Collected data:
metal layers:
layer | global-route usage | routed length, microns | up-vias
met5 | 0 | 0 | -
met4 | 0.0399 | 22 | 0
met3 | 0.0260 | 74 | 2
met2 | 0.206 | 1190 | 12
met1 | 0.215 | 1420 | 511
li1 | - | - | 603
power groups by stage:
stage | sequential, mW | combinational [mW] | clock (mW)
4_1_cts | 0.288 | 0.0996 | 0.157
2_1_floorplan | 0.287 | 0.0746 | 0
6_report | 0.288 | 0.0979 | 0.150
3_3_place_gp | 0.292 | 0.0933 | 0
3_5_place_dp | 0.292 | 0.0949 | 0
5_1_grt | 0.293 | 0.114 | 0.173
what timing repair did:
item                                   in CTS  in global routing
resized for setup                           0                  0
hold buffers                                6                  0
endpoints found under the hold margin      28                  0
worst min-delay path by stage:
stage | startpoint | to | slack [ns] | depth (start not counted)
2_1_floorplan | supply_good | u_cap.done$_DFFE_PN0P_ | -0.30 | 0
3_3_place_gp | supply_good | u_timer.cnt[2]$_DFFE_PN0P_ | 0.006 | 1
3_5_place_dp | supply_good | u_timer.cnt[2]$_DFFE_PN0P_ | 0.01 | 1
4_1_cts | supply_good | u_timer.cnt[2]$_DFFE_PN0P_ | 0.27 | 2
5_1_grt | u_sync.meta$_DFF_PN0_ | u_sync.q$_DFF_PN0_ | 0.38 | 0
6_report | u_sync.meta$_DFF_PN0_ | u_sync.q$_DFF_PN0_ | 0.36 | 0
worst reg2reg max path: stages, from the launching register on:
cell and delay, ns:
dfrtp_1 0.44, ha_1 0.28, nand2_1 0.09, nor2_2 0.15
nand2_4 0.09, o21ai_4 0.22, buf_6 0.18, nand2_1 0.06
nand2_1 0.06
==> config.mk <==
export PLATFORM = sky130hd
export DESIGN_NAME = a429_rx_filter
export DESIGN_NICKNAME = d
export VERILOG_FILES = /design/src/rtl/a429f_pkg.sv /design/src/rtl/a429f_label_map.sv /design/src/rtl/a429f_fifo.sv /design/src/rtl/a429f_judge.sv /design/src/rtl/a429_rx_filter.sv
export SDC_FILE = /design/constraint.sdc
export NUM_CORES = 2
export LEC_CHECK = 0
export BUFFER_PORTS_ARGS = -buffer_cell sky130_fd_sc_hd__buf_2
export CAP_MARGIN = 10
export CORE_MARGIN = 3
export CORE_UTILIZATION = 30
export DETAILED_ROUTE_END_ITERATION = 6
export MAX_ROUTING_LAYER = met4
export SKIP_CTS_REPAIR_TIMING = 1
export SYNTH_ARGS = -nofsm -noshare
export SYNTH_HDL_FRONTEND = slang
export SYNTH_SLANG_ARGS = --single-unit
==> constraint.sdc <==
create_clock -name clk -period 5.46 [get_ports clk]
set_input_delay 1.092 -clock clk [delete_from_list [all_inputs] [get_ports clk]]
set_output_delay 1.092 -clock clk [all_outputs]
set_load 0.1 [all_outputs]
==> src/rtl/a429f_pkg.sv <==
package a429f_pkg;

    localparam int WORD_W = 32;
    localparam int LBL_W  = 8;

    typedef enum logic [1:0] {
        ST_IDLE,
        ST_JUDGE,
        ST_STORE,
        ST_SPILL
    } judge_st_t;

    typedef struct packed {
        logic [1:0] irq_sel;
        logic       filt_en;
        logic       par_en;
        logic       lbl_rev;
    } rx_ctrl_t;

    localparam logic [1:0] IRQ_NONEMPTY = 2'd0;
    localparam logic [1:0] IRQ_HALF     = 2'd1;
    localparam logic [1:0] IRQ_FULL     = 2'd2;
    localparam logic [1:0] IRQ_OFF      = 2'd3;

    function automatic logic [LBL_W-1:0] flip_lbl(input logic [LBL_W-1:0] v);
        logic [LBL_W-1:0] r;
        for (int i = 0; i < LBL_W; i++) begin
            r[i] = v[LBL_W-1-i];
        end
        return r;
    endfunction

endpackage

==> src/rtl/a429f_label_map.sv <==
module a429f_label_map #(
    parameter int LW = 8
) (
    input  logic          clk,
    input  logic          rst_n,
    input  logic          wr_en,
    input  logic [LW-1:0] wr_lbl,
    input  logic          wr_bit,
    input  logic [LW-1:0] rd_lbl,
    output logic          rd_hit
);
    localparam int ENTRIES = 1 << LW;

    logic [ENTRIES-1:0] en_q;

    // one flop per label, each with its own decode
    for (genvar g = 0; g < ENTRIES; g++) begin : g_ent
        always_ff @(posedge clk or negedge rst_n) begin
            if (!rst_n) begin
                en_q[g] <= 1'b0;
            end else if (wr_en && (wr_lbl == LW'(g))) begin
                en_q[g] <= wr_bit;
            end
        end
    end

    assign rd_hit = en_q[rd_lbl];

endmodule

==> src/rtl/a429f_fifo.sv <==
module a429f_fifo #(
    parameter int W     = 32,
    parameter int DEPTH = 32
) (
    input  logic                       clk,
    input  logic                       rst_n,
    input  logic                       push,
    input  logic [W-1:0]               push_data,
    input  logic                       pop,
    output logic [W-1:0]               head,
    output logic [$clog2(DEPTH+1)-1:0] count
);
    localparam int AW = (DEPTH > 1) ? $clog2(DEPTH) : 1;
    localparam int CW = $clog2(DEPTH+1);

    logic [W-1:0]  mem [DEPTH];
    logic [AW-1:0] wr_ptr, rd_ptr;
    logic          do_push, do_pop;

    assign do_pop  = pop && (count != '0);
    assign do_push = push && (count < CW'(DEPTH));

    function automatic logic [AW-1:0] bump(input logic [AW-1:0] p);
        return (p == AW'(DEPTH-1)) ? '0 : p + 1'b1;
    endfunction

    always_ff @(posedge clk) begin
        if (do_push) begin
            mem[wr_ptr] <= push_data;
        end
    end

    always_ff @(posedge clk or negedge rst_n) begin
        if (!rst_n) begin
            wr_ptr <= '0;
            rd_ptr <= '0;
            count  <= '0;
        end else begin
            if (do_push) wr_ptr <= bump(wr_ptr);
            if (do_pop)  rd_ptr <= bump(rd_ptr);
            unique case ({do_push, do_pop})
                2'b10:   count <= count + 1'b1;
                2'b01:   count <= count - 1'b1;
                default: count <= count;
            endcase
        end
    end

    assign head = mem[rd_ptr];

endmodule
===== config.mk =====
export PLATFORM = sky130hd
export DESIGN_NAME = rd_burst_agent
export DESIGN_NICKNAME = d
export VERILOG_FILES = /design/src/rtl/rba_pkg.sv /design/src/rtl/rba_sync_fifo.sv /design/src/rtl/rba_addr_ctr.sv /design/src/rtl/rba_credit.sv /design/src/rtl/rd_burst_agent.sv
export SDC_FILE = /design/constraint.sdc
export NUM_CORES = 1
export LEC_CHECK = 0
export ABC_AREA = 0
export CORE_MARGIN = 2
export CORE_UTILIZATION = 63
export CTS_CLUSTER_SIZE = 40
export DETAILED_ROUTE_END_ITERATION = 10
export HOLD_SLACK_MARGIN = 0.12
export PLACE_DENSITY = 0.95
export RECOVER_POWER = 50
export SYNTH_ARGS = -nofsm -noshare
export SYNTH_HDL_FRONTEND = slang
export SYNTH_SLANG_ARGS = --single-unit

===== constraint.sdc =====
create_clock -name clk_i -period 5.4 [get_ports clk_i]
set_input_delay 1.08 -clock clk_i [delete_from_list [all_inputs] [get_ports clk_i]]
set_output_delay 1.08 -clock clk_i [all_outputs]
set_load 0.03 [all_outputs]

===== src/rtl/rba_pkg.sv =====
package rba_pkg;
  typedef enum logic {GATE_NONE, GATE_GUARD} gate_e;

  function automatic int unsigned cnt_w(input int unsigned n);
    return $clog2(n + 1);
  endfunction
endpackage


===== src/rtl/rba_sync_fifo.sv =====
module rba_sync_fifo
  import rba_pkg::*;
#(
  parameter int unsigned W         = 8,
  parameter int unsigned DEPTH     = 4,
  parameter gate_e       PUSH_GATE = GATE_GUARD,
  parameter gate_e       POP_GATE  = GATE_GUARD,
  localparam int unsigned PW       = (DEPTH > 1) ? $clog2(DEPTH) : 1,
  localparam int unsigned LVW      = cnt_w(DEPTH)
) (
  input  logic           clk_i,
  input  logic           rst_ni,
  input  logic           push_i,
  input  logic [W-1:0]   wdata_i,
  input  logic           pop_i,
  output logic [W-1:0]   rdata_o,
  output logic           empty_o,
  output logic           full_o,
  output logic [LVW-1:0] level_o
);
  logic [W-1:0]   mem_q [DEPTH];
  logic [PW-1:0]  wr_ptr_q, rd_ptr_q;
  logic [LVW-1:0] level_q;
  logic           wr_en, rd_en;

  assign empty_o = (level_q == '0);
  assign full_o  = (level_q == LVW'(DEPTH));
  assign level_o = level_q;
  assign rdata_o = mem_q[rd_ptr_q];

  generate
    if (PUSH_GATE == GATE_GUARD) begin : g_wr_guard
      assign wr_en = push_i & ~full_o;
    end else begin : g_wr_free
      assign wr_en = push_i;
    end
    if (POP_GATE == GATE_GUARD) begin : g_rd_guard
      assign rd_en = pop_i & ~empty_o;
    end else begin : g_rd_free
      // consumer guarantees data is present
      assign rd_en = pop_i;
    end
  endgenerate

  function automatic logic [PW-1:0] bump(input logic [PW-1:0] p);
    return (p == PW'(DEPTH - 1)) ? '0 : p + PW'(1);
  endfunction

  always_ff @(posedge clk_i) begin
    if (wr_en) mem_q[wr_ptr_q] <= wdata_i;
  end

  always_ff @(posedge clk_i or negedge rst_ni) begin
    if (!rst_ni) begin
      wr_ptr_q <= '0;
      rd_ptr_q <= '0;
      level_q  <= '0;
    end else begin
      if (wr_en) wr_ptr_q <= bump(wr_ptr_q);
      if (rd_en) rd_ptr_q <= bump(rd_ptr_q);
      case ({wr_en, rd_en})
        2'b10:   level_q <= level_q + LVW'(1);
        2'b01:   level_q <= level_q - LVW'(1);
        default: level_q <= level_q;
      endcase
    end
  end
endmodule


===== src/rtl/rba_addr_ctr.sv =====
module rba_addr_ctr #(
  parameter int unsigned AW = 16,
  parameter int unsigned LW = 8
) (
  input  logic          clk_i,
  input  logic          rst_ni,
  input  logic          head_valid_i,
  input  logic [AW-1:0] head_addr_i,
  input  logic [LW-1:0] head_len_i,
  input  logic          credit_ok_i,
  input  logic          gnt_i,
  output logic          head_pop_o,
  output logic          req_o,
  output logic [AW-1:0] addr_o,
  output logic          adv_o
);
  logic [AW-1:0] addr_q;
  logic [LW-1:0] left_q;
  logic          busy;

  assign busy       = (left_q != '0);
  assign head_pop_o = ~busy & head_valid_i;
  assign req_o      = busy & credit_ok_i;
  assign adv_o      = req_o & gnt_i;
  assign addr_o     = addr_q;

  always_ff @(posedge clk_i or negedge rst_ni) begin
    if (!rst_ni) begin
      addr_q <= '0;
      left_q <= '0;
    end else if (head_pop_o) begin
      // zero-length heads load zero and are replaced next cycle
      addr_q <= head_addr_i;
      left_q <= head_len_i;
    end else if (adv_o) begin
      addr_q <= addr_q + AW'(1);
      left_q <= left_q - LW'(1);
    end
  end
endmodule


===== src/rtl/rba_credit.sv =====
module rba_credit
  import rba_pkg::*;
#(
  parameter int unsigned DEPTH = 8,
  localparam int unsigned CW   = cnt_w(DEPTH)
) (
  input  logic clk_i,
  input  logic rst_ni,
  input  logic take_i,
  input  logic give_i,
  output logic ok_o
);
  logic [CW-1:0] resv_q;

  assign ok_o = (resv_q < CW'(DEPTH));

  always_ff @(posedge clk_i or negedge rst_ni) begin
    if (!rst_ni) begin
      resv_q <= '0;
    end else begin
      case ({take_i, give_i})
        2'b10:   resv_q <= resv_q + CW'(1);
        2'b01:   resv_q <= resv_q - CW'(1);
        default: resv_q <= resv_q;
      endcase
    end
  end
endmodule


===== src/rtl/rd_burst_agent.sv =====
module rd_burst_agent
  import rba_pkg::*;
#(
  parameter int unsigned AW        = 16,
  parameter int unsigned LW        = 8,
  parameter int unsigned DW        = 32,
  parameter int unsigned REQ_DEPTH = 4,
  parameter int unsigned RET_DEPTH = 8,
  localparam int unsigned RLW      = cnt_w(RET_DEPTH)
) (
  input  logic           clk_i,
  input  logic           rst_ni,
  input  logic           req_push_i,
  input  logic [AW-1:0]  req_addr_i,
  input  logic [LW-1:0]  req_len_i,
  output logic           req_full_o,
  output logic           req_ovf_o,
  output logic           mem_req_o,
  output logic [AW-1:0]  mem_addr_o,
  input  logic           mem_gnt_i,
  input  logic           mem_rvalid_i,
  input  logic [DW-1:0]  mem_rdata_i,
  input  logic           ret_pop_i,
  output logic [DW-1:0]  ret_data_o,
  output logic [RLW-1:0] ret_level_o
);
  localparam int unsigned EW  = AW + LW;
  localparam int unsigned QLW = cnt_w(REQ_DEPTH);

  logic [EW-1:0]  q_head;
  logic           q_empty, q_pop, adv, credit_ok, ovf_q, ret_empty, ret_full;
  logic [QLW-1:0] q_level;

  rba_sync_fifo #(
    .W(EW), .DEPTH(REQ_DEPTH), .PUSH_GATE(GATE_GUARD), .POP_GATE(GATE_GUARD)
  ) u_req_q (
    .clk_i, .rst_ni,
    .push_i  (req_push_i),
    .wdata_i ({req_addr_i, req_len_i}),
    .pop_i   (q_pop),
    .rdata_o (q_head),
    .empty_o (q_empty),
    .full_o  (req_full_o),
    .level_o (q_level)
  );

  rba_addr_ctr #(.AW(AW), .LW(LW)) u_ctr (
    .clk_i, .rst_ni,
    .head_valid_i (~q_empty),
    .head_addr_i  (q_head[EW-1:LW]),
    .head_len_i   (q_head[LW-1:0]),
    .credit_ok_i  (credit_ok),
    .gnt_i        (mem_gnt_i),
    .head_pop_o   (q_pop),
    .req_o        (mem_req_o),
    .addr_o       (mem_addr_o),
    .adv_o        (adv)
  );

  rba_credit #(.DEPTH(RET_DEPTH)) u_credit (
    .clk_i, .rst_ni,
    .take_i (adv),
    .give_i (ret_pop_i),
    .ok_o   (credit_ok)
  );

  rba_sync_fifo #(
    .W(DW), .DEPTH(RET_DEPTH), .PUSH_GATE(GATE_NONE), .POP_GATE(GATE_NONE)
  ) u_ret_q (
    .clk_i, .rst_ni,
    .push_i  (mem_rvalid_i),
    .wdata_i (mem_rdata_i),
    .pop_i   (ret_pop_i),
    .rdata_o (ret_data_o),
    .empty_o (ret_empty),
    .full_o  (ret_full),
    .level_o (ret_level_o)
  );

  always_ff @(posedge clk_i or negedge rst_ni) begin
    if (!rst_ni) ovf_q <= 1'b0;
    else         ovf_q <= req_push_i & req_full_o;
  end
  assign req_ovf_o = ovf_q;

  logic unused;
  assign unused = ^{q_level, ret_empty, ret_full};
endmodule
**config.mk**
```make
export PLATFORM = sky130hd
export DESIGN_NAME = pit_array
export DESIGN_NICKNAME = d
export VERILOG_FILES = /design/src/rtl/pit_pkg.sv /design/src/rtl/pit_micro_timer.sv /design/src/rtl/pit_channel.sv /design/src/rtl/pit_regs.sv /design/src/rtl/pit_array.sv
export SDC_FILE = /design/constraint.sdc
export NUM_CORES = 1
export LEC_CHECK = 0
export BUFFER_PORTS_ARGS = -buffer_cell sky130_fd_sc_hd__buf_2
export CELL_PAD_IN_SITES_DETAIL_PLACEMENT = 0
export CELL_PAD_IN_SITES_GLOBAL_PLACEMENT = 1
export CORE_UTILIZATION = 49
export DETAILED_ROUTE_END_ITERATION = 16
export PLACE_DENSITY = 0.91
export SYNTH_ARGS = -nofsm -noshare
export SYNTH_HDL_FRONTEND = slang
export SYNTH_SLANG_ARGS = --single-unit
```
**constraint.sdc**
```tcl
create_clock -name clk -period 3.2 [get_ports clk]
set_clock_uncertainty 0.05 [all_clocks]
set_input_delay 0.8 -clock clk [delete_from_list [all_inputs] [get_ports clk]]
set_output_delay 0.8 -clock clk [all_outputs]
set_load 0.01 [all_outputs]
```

--

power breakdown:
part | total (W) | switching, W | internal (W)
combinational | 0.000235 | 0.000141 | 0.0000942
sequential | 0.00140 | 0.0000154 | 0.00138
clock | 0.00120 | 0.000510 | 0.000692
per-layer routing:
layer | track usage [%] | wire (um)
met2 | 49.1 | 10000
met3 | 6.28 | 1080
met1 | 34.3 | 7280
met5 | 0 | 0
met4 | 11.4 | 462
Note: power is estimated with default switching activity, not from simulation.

Description of the task: Your answer should consist solely of the lines above from the line with "5_1_grt | u_sync.meta$_DFF_PN0_" to the line with "nand2_4 0.09, o21ai_4", both included, reproduced exactly.

Response:
5_1_grt | u_sync.meta$_DFF_PN0_ | u_sync.q$_DFF_PN0_ | 0.38 | 0
6_report | u_sync.meta$_DFF_PN0_ | u_sync.q$_DFF_PN0_ | 0.36 | 0
worst reg2reg max path: stages, from the launching register on:
cell and delay, ns:
dfrtp_1 0.44, ha_1 0.28, nand2_1 0.09, nor2_2 0.15
nand2_4 0.09, o21ai_4 0.22, buf_6 0.18, nand2_1 0.06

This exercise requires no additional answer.